# Swollen vulva



## Bubbas Boys (Apr 11, 2013)

Any guesses on what is going on with this girls vulva? Picked her up 3 weeks ago bred. Looked fine last night.


----------



## thericeguy (Jan 3, 2016)

Hmmm, 3 weeks. 21 days. What happens to a female pig every 21 days? Go sit on her back and rub her side. See how she reacts.


----------



## Lazy J (Jan 2, 2008)

She's in heat.


----------



## Bubbas Boys (Apr 11, 2013)

Well.... we have a boar that is usually on the vall when a girl is in. He is standing right next to her in pic and has no interest. Almost looks like she got bityen by another sow after I went back out and looked. Has some trauma under the vulva that I didnt see right away. Thanks for comments.


----------



## highlands (Jul 18, 2004)

That looks like she may be prolapsing a little from the vagina. I would tend to cull that.


----------



## Bubbas Boys (Apr 11, 2013)

That is what we wondered at first. We have never seen it before so didnt know.


----------



## Bubbas Boys (Apr 11, 2013)

What if she is close to farrow date? Can she have them and then cull?


----------



## Ronney (Nov 26, 2004)

Looks a little like an injury to me and I've seen it in one of my sows after two of them had been playing silly beggars. It came right and she went on to be a good breeding sow. I wouldn't be too hasty about getting rid of her. 

Cheers,
Ronnie


----------



## Bubbas Boys (Apr 11, 2013)

Thanks everyone.

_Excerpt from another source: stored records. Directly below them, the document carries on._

===== src/rtl/conv_pkg.sv =====
// Shared types and defaults for the convolution layer sequencer and its load block.
package conv_pkg;

    localparam int ADDR_W_DEF = 16;
    localparam int DIM_W_DEF  = 8;
    localparam int CNT_W_DEF  = 8;
    localparam int LEN_W_DEF  = 16;

    localparam logic LD_SEL_IMG = 1'b0;
    localparam logic LD_SEL_FLT = 1'b1;

    typedef enum logic [3:0] {
        IDLE,
        LD_IMG,
        WT_IMG,
        LD_FLT,
        WT_FLT,
        CONV,
        WT_CONV,
        STORE,
        WT_STORE,
        FIN
    } state_t;

endpackage


===== src/rtl/conv_addr_gen.sv =====
// Channel/filter counters and incrementally stepped image, kernel and output addresses.
module conv_addr_gen
    import conv_pkg::*;
#(
    parameter int ADDR_W = ADDR_W_DEF,
    parameter int CNT_W  = CNT_W_DEF,
    parameter int LEN_W  = LEN_W_DEF
) (
    input  logic              clk,
    input  logic              reset,
    input  logic              init,
    input  logic              next_chan,
    input  logic              next_filt,
    input  logic [ADDR_W-1:0] img_base,
    input  logic [ADDR_W-1:0] flt_base,
    input  logic [ADDR_W-1:0] out_base,
    input  logic [CNT_W-1:0]  img_count,
    input  logic [CNT_W-1:0]  flt_count,
    input  logic [LEN_W-1:0]  img_len,
    input  logic [LEN_W-1:0]  flt_len,
    input  logic [LEN_W-1:0]  out_len,
    output logic [ADDR_W-1:0] img_addr,
    output logic [ADDR_W-1:0] flt_addr,
    output logic [ADDR_W-1:0] out_addr,
    output logic [CNT_W-1:0]  chan_idx,
    output logic              last_chan,
    output logic              last_filt
);

    logic [CNT_W-1:0]  filt_idx;
    logic [ADDR_W-1:0] img_base_q;
    logic [ADDR_W-1:0] img_step;
    logic [ADDR_W-1:0] flt_step;
    logic [ADDR_W-1:0] out_step;

    // Lengths are word strides; addresses wrap silently modulo 2^ADDR_W.
    assign img_step = ADDR_W'(img_len);
    assign flt_step = ADDR_W'(flt_len);
    assign out_step = ADDR_W'(out_len);

    assign last_chan = (chan_idx == img_count - CNT_W'(1));
    assign last_filt = (filt_idx == flt_count - CNT_W'(1));

    // NOTE: sequential state uses non-blocking assignments so every register
    // samples pre-edge values, independent of statement order.
    always_ff @(posedge clk) begin
        if (reset) begin
            chan_idx   <= '0;
            filt_idx   <= '0;
            img_addr   <= '0;
            flt_addr   <= '0;
            out_addr   <= '0;
            img_base_q <= '0;
        end else if (init) begin
            chan_idx   <= '0;
            filt_idx   <= '0;
            img_base_q <= img_base;
            img_addr   <= img_base;
            flt_addr   <= flt_base;
            out_addr   <= out_base;
        end else if (next_chan) begin
            chan_idx <= chan_idx + CNT_W'(1);
            img_addr <= img_addr + img_step;
            flt_addr <= flt_addr + flt_step;
        end else if (next_filt) begin
            // Kernels are filter-major, so the kernel pointer keeps marching on.
            filt_idx <= filt_idx + CNT_W'(1);
            chan_idx <= '0;
            img_addr <= img_base_q;
            flt_addr <= flt_addr + flt_step;
            out_addr <= out_addr + out_step;
        end
    end

endmodule


===== src/rtl/conv_layer_sequencer.sv =====
// Control sequencer for one convolution layer: load image/kernel, run engine, store map.
// Optional cycle counter output perf_cycles is enabled by defining CONV_SEQ_PERF_EN.
module conv_layer_sequencer
    import conv_pkg::*;
#(
    parameter int ADDR_W = ADDR_W_DEF,
    parameter int DIM_W  = DIM_W_DEF,
    parameter int CNT_W  = CNT_W_DEF,
    parameter int LEN_W  = LEN_W_DEF
) (
    input  logic              clk,
    input  logic              reset,
    input  logic              start,
    input  logic [CNT_W-1:0]  img_count,
    input  logic [DIM_W-1:0]  img_size,
    input  logic [ADDR_W-1:0] img_base,
    input  logic [CNT_W-1:0]  flt_count,
    input  logic [DIM_W-1:0]  flt_size,
    input  logic [ADDR_W-1:0] flt_base,
    input  logic [ADDR_W-1:0] out_base,
    output logic              busy,
    output logic              done,
    output logic              err,
    output logic              ld_req,
    input  logic              ld_ready,
    output logic              ld_sel,
    output logic [ADDR_W-1:0] ld_addr,
    output logic [LEN_W-1:0]  ld_len,
    input  logic              ld_done,
    output logic              conv_start,
    output logic              conv_acc,
    input  logic              conv_done,
    output logic              st_req,
    input  logic              st_ready,
    output logic [ADDR_W-1:0] st_addr,
    output logic [LEN_W-1:0]  st_len,
    input  logic              st_done
`ifdef CONV_SEQ_PERF_EN
    ,
    output logic [31:0]       perf_cycles
`endif
);

    state_t state, state_next;

    logic [CNT_W-1:0]   img_count_q, flt_count_q;
    logic [LEN_W-1:0]   img_len_q, flt_len_q, out_len_q;
    logic [2*DIM_W-1:0] img_sq, flt_sq, out_sq;
    logic [DIM_W-1:0]   out_side;
    logic               cfg_empty, cfg_bad;
    logic               accept, next_chan, next_filt;

    logic [ADDR_W-1:0]  img_addr, flt_addr, out_addr;
    logic [CNT_W-1:0]   chan_idx;
    logic               last_chan, last_filt;

    // out_side is only meaningful when 0 < K <= N; otherwise the run is rejected.
    assign img_sq    = img_size * img_size;
    assign flt_sq    = flt_size * flt_size;
    assign out_side  = img_size - flt_size + DIM_W'(1);
    assign out_sq    = out_side * out_side;
    assign cfg_empty = (img_count == '0) || (flt_count == '0);
    assign cfg_bad   = (flt_size == '0) || (flt_size > img_size);

    assign busy = (state != IDLE) && (state != FIN);

    always_ff @(posedge clk) begin
        if (reset) begin
            state <= IDLE;
        end else begin
            state <= state_next;
        end
    end

    always_ff @(posedge clk) begin
        if (reset) begin
            img_count_q <= '0;
            flt_count_q <= '0;
            img_len_q   <= '0;
            flt_len_q   <= '0;
            out_len_q   <= '0;
            err         <= 1'b0;
        end else if (accept) begin
            img_count_q <= img_count;
            flt_count_q <= flt_count;
            img_len_q   <= LEN_W'(img_sq);
            flt_len_q   <= LEN_W'(flt_sq);
            out_len_q   <= LEN_W'(out_sq);
            err         <= cfg_bad && !cfg_empty;
        end
    end

    // NOTE: every signal driven here gets a default first, so no path can
    // leave one unassigned and infer a latch.
    always_comb begin
        state_next = state;
        accept     = 1'b0;
        next_chan  = 1'b0;
        next_filt  = 1'b0;
        done       = 1'b0;
        ld_req     = 1'b0;
        ld_sel     = LD_SEL_IMG;
        ld_addr    = '0;
        ld_len     = '0;
        conv_start = 1'b0;
        conv_acc   = 1'b0;
        st_req     = 1'b0;
        st_addr    = '0;
        st_len     = '0;

        case (state)
            IDLE: begin
                if (start) begin
                    accept = 1'b1;
                    if (cfg_empty || cfg_bad) state_next = FIN;
                    else                      state_next = LD_IMG;
                end
            end
            LD_IMG: begin
                ld_req  = 1'b1;
                ld_sel  = LD_SEL_IMG;
                ld_addr = img_addr;
                ld_len  = img_len_q;
                if (ld_ready) state_next = WT_IMG;
            end
            WT_IMG: begin
                if (ld_done) state_next = LD_FLT;
            end
            LD_FLT: begin
                ld_req  = 1'b1;
                ld_sel  = LD_SEL_FLT;
                ld_addr = flt_addr;
                ld_len  = flt_len_q;
                if (ld_ready) state_next = WT_FLT;
            end
            WT_FLT: begin
                if (ld_done) state_next = CONV;
            end
            CONV: begin
                conv_start = 1'b1;
                conv_acc   = (chan_idx != '0);
                state_next = WT_CONV;
            end
            WT_CONV: begin
                if (conv_done) begin
                    if (last_chan) begin
                        state_next = STORE;
                    end else begin
                        next_chan  = 1'b1;
                        state_next = LD_IMG;
                    end
                end
            end
            STORE: begin
                st_req  = 1'b1;
                st_addr = out_addr;
                st_len  = out_len_q;
                if (st_ready) state_next = WT_STORE;
            end
            WT_STORE: begin
                if (st_done) begin
                    if (last_filt) begin
                        state_next = FIN;
                    end else begin
                        next_filt  = 1'b1;
                        state_next = LD_IMG;
                    end
                end
            end
            FIN: begin
                done       = 1'b1;
                state_next = IDLE;
            end
            default: state_next = IDLE;
        endcase
    end

    conv_addr_gen #(
        .ADDR_W (ADDR_W),
        .CNT_W  (CNT_W),
        .LEN_W  (LEN_W)
    ) u_addr_gen (
        .clk       (clk),
        .reset     (reset),
        .init      (accept),
        .next_chan (next_chan),
        .next_filt (next_filt),
        .img_base  (img_base),
        .flt_base  (flt_base),
        .out_base  (out_base),
        .img_count (img_count_q),
        .flt_count (flt_count_q),
        .img_len   (img_len_q),
        .flt_len   (flt_len_q),
        .out_len   (out_len_q),
        .img_addr  (img_addr),
        .flt_addr  (flt_addr),
        .out_addr  (out_addr),
        .chan_idx  (chan_idx),
        .last_chan (last_chan),
        .last_filt (last_filt)
    );

`ifdef CONV_SEQ_PERF_EN
    always_ff @(posedge clk) begin
        if (reset) begin
            perf_cycles <= '0;
        end else if (accept) begin
            perf_cycles <= '0;
        end else if (busy) begin
            perf_cycles <= perf_cycles + 32'd1;
        end
    end
`endif

endmodule


===== config.mk =====
export PLATFORM = sky130hd
export DESIGN_NAME = conv_layer_sequencer
export DESIGN_NICKNAME = d
export VERILOG_FILES = /design/src/rtl/conv_pkg.sv /design/src/rtl/conv_addr_gen.sv /design/src/rtl/conv_layer_sequencer.sv
export SDC_FILE = /design/constraint.sdc
export NUM_CORES = 1
export LEC_CHECK = 0
export CORE_UTILIZATION = 53
export DETAILED_ROUTE_END_ITERATION = 6
export GPL_TIMING_DRIVEN = 0
export PLACE_DENSITY = 0.9
export SLEW_MARGIN = 20
export SYNTH_ARGS = -nofsm -noshare
export SYNTH_HDL_FRONTEND = slang
export SYNTH_SLANG_ARGS = --single-unit
export TNS_END_PERCENT = 30

===== constraint.sdc =====
create_clock -name clk -period 7.2 [get_ports clk]
set_input_delay 1.44 -clock clk [delete_from_list [all_inputs] [get_ports clk]]
set_output_delay 1.44 -clock clk [all_outputs]
set_load 0.02 [all_outputs]

==> results.md, run 1 <==
* Status: complete, no violations
* Hpwl dp at 34300 um
* Maximum vdd drop at 0.000523 V
* Final WS setup at 0.133 ns
* Tcrit/Tclk final at 0.982
* Crit path kind: in2reg
* GP Congestion at 0.948
* Routed len/inst at 18.9 um
* Distinct cells, synth at 73
* H-tree level count at 4
* Die area at 27200 um2
* Mapped Cells at 1776
* Final #Nets at 2278
* Mapped Area at 14100 um2
* Dominant cell by count in the synthesized netlist: nand2_1
* Required @ worst endpoint at 7.56 ns
* TritonCTS clock tree: yes
* Vias at 13874
* First-pass GRT wire length at 67900 um
* Cts bufs inserted at 17
* Fin area at 16900 um2
* Share of layout cells above drive strength 1 at 0.0543
* Pleak at 7.42 nW
* Switching pwr at 3.32 mW
* Crit start category: primary input
* Setup Viol. Count Final at 0
* WP data arrival at 7.43 ns
* Number of global-route vias before repair at 13751
* Post-route ant nets at 0
* Antenna Diode Count at 0
* Final Core Density at 0.647
* Global Route Usage Sum at 0.320
* Clock buffer depth at 2
* Synth top cells by count: nand2_1 (233), nor2_1 (189), a21oi_1 (159)
* Synth top area share at 0.207
* Clk_skew at 0.00876 ns
* Placeable Area at 26100 um2
* Die height at 165 um
* Net Sw Frac at 0.480
* Pwr Total at 6.91 mW
* Flops & latches, synth at 146
* Max-cap violations at 0
* Rel. slew slack at 0.325
* Period minus WS final at 7.07 ns
* Int Power at 3.59 mW
* Seq/Total Area, Yosys at 0.207
* Main area contributors after synthesis: dfxtp_1 (21%), ha_1 (14%), fa_1 (11%), nand2_1 (6.2%), a21oi_1 (5.6%)
* Via density at 6.02
* DRC at 0
* Synth Flop Type: dfxtp_1
* Pwr dens at 410 nW/um2
* Crit-path max FO at 8
* Syn. warnings at 0
* Port bufs at 156
* Post-CTS Hold Buffers at 0
* Clock-pin slew on the worst setup and hold paths at 0.06 ns
* Drt total wl at 43600 um
* Fmax at 141 MHz
* Top Ports at 160
* Pre-CTS setup slack at -1.39 ns
* Power share of the clock group at 0.139
* FP Rows at 59
* Sequential share of power at 0.184
* Synth Area per Inst at 7.93 um2
* Die Width at 165 um
* Skew-Pair Late Insertion Delay at 0.43 ns
* Filler instances at 2103
* Logic pwr share at 0.677
* Largest area contributor in the netlist: dfxtp_1
* CTS Root Cell: clkbuf_16
* Initial antenna violation count at 1
* Placed instance area at 16100 um2
* Initial DRC Count at 1502
* Clock Sinks at 146
* Worst slew pin tran at 1.00 ns
* Fraction of registers with async set/reset at 0
* Number of flops mapped to enable cells by yosys at 0
* Final Hold Fails at 0
* Maximum number of pins on one net before global-route repair at 17
* Initial Util at 0.541
* Area delta synth->final at 19.7%
* Total gr overflow at 0
* Max-slew violation count at 0
* Detailed Routing Iterations Pass 1 at 7
* Worst hold path type: reg2reg
* Setup crit end kind: flop
## through the flow
stage | cells | hold slack, ns | setup TNS, ns
5_1_grt | 2304 | 0.487 | -0.196
3_5_place_dp | 2268 | 0.456 | -8.31
6_report | 2304 | 0.462 | 0
3_3_place_gp | 2268 | 0.443 | -6.92
4_1_cts | 2301 | 0.463 | 0
2_1_floorplan | 1777 | 0.436 | 0
## state kept, by name (all words and copies together) (netlist names)
signal	count
err	1
flt_count_q	8
flt_len_q	15
img_count_q	8
img_len_q	15
out_len_q	15
state	4
u_addr_gen.chan_idx	8
u_addr_gen.filt_idx	8
u_addr_gen.flt_addr	16
u_addr_gen.img_addr	16
u_addr_gen.img_base_q	16
u_addr_gen.out_addr	16
## timing repair
item	4_1_cts	5_1_grt
hold endpoints to repair	0	0
buffers inserted	2	3
resized for setup	23	35
pin swaps	4	9
setup endpoints to repair	8	5
## layout by cell type, fill, tap and decap left out, drive strengths merged, types with 10 or more instances in the layout
cell type | netlist | routed
inv | 158 | 159
dfxtp | 146 | 146
nor2b | 10 | 10
a21oi | 159 | 159
nor4 | 11 | 11
and2 | 44 | 44
nand4 | 18 | 18
o21bai | 17 | 17
nor2 | 189 | 189
xor2 | 42 | 42
mux2i | 47 | 47
buf | 17 | 23
nand2 | 233 | 233
a31oi | 20 | 20
and3 | 19 | 19
clkdlybuf4s50 | 0 | 147
ha | 156 | 156
a21o | 15 | 15
a211oi | 26 | 26
nand3 | 32 | 32
o21ai | 31 | 31
nor3 | 38 | 38
a2111oi | 13 | 13
fa | 77 | 77
xnor2 | 79 | 79
clkbuf | 68 | 90
## power groups by stage
stage | Combinational (mW) | Sequential, mW | Clock, mW
detailed placement | 4.29 | 1.27 | 0
floorplan | 3.30 | 1.17 | 0
CTS | 4.36 | 1.26 | 0.951
finish | 4.68 | 1.27 | 0.957
global placement | 4.11 | 1.26 | 0
global route | 5.16 | 1.29 | 0.987
## logic make-up (layout without fill, tap and decap cells)
kind of cell             after synthesis  count (layout)  synth area share
adder cells (fa/ha/maj)              233             233             0.248
other                                  1               2          0.000266
AND/OR/NAND/NOR                      630             630             0.203
buffers and inverters                244             436            0.0689
AO/OA/AOI/OAI                        352             352             0.162
flip-flops                           146             146             0.207
multiplexers                          49              49            0.0350
XOR/XNOR                             121             121            0.0752
## critical path, cell delays in order
cell and delay [ns]:
clkdlybuf4s50_1 0.49, clkbuf_1 0.43, inv_1 0.21, ha_1 0.25, xnor2_1 0.53, xor2_1 0.35
nand2_1 0.12, fa_1 0.49, inv_1 0.07, fa_1 0.51, fa_1 0.51, inv_1 0.05
fa_1 0.47, inv_1 0.06, ha_4 0.18, or3_1 0.39, o21ai_2 0.09, nor3_2 0.08
buf_4 0.15, nor3_2 0.16, xnor2_1 0.16, nand2_1 0.07, a21oi_1 0.16
## worst paths after layout
path	startpoint	endpoint	slack, ns	cells past startpoint
min reg2reg	u_addr_gen.img_base_q[1]	u_addr_gen.img_base_q[1]	0.46	2
max	flt_size[6]	out_len_q[13]	0.13	23
min	u_addr_gen.img_base_q[1]	u_addr_gen.img_base_q[1]	0.46	2
max reg2reg	img_count_q[0]	u_addr_gen.flt_addr[9]	3.74	14
## cell type report
class,count,area [um2],share of cell area
Timing Repair Buffer,161,1590,0.0943
Tap cell,335,419,0.0249
Inverter,159,597,0.0354
Sequential cell,146,2920,0.173
Clock buffer,19,443,0.0263
Buffer,85,374,0.0222
Clock inverter,12,183,0.0108
Multi-Input combinational cell,1387,10300,0.613
## layer usage
layer,up-vias,GRT usage,routed length (um)
met5,-,0,13
met1,6578,0.387,16900
li1,6416,-,-
met4,2,0.159,1890
met2,720,0.542,20700
met3,158,0.0629,4050
No activity file was read; power rests on OpenSTA's default activity.
==> run 2, diff against run 1 <==
Settings changed: PLACE_DENSITY 0.9 to not set, PLACE_DENSITY_LB_ADDON set to 0.12.
==> run 2 against run 1 <==
Net effect: the flow now finishes with violations (DRC); largest power group unchanged; cell area shrank 0.13%; sequential power is essentially flat; critical path type unchanged; largest cell class unchanged; hold slack lost 0.0016 ns; register-to-register slack gained 0.03 ns; via count shrank 4.7%; combinational power shrank 3%.
==> results.md, run 2 (synthesized netlist as in run 1, its figures left out) <==
* Initial DRC Count at 938 (was 1502)
* Final WS setup at 0.202 ns (was 0.133 ns)
* Post-route ant nets at 0 (unchanged)
* Hold_sp: u_addr_gen.img_base_q[0] (was u_addr_gen.img_base_q[1])
* Global Route Usage Sum at 0.310 (was 0.320)
* Failing checks: DRC
* Fin area at 16800 um2 (was 16900 um2)
* Top Ports at 160 (unchanged)
* FP Rows at 59 (unchanged)
* Fmax at 143 MHz (was 141 MHz)
* Required @ worst endpoint at 7.53 ns (was 7.56 ns)
* Tcrit/Tclk final at 0.972 (was 0.982)
* Die area at 27200 um2 (unchanged)
* TritonCTS clock tree: yes (unchanged)
* Clock buffer depth at 2 (unchanged)
* First-pass GRT wire length at 65400 um (was 67900 um)
* Maximum vdd drop at 0.000611 V (was 0.000523 V)
* Reg-to-Reg Start: img_count_q[0] (unchanged)
* Crit-path max FO at 6 (was 8)
* Rel. slew slack at 0.375 (was 0.325)
* Vias at 13222 (was 13874)
* Max-cap violations at 0 (unchanged)
* Maximum number of pins on one net before global-route repair at 17 (unchanged)
* Pwr Total at 6.77 mW (was 6.91 mW)
* CTS Root Cell: clkbuf_16 (unchanged)
* Total gr overflow at 0 (unchanged)
* Reg-to-Reg End: u_addr_gen.img_addr[10] (was u_addr_gen.flt_addr[9])
* Flop-to-flop setup slack at 3.77 ns (was 3.74 ns)
* Via density at 5.74 (was 6.02)
* Crit start category: primary input (unchanged)
* Die Width at 165 um (unchanged)
* GP Congestion at 0.942 (was 0.948)
* Critical Path End: out_len_q[15] (was out_len_q[13])
* Clock Sinks at 146 (unchanged)
* Drt total wl at 41800 um (was 43600 um)
* H-tree level count at 4 (unchanged)
* Skew-Pair Late Insertion Delay at 0.43 ns (about the same)
* DRC at 2 (was 0)
* Placeable Area at 26100 um2 (unchanged)
* Worst hold path type: reg2reg (unchanged)
* Total negative slack at 0 ns (unchanged)
* Final #Nets at 2276 (was 2278)
* Area delta synth->final at 19.5% (was 19.7%)
* CP cell instances: clkdlybuf4s50_1 -> ha_1 -> ha_1 -> inv_1 -> o21bai_1 -> a21oi_2 -> xnor2_2 -> nand2_1 -> fa_1 -> inv_1 -> fa_1 -> inv_1 -> fa_1 -> inv_1 -> fa_1 -> ha_4 -> or3_1 -> o21ai_1 -> nor3_2 -> nor2_1 -> a211o_1 -> xnor2_2 -> o31ai_1 (was clkdlybuf4s50_1 -> clkbuf_1 -> inv_1 -> ha_1 -> xnor2_1 -> xor2_1 -> nand2_1 -> fa_1 -> inv_1 -> fa_1 -> fa_1 -> inv_1 -> fa_1 -> inv_1 -> ha_4 -> or3_1 -> o21ai_2 -> nor3_2 -> buf_4 -> nor3_2 -> xnor2_1 -> nand2_1 -> a21oi_1)
* Setup Viol. Count Final at 0 (unchanged)
* Placed instance area at 16100 um2 (unchanged)
* Status: finished with violations (was complete, no violations)
* Commonest non-fill, non-tap cells in the layout: nand2_1 (233), nor2_1 (188), a21oi_1 (155), inv_1 (155), ha_1 (153) (was nand2_1 (232), nor2_1 (187), a21oi_1 (156))
* Setup crit end kind: flop (unchanged)
* Slowest-stage cell, CP: clkdlybuf4s50_1 (was xnor2_1)
* Critical path's largest stage delay at 0.65 ns (was 0.53 ns)
* WHS at 0.460 ns (was 0.462 ns)
* Port bufs at 156 (unchanged)
* Initial Util at 0.541 (unchanged)
* Max-slew violation count at 0 (unchanged)
* Pleak at 7.44 nW (was 7.42 nW)
* Hpwl dp at 33500 um (was 34300 um)
* Initial antenna violation count at 0 (was 1)
* CP startpoint: flt_size[4] (was flt_size[6])
* Detailed Routing Iterations Pass 1 at 7 (unchanged)
* Clk_skew at 0.0103 ns (was 0.00876 ns)
* Reg2Reg Depth at 13 (was 14)
* Routed len/inst at 18.1 um (was 18.9 um)
* Most common cell after layout, fill and taps aside: nand2_1 (unchanged)
* Pwr dens at 402 nW/um2 (was 410 nW/um2)
* Die height at 165 um (unchanged)
* Pre-CTS setup slack at -1.36 ns (was -1.39 ns)
* Period minus WS final at 7.00 ns (was 7.07 ns)
* Crit path kind: in2reg (unchanged)
* Worst slew pin tran at 0.937 ns (was 1.00 ns)
* WP data arrival at 7.33 ns (was 7.43 ns)
* Clock-pin slew on the worst setup and hold paths at 0.06 ns (about the same)
* Share of layout cells above drive strength 1 at 0.0518 (was 0.0543)
* Final Hold Fails at 0 (unchanged)
* Cts bufs inserted at 17 (unchanged)
* Number of global-route vias before repair at 12535 (was 13751)
==> run 2: cell count changes in the layout (fill, tap and decap cells not counted), sizes merged <==
cell / delta
clkbuf: +1
diode: +1
dlymetal6s2s: +2
clkdlybuf4s15: -2
clkdlybuf4s50: -2
clkinv: -1
clkinvlp: -2
inv: +4
buf: -1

I think I will wtch her and see over next few days. She is newer to herd and has been getting a little attitude from others.


----------



## highlands (Jul 18, 2004)

If she's close to farrowing I would let her farrow, hope for the best. Then after weaning I would cull her. I would also be hesitant to keep any offspring as breeders from her - all to feeders. Prolapsing is largely genetic, somewhat situationally induced.

-Walter


----------



## Lazy J (Jan 2, 2008)

Is the vulva damaged?


----------



## Bubbas Boys (Apr 11, 2013)

I think it is underneath it.


----------



## thericeguy (Jan 3, 2016)

When did the breeder say she was bred?


----------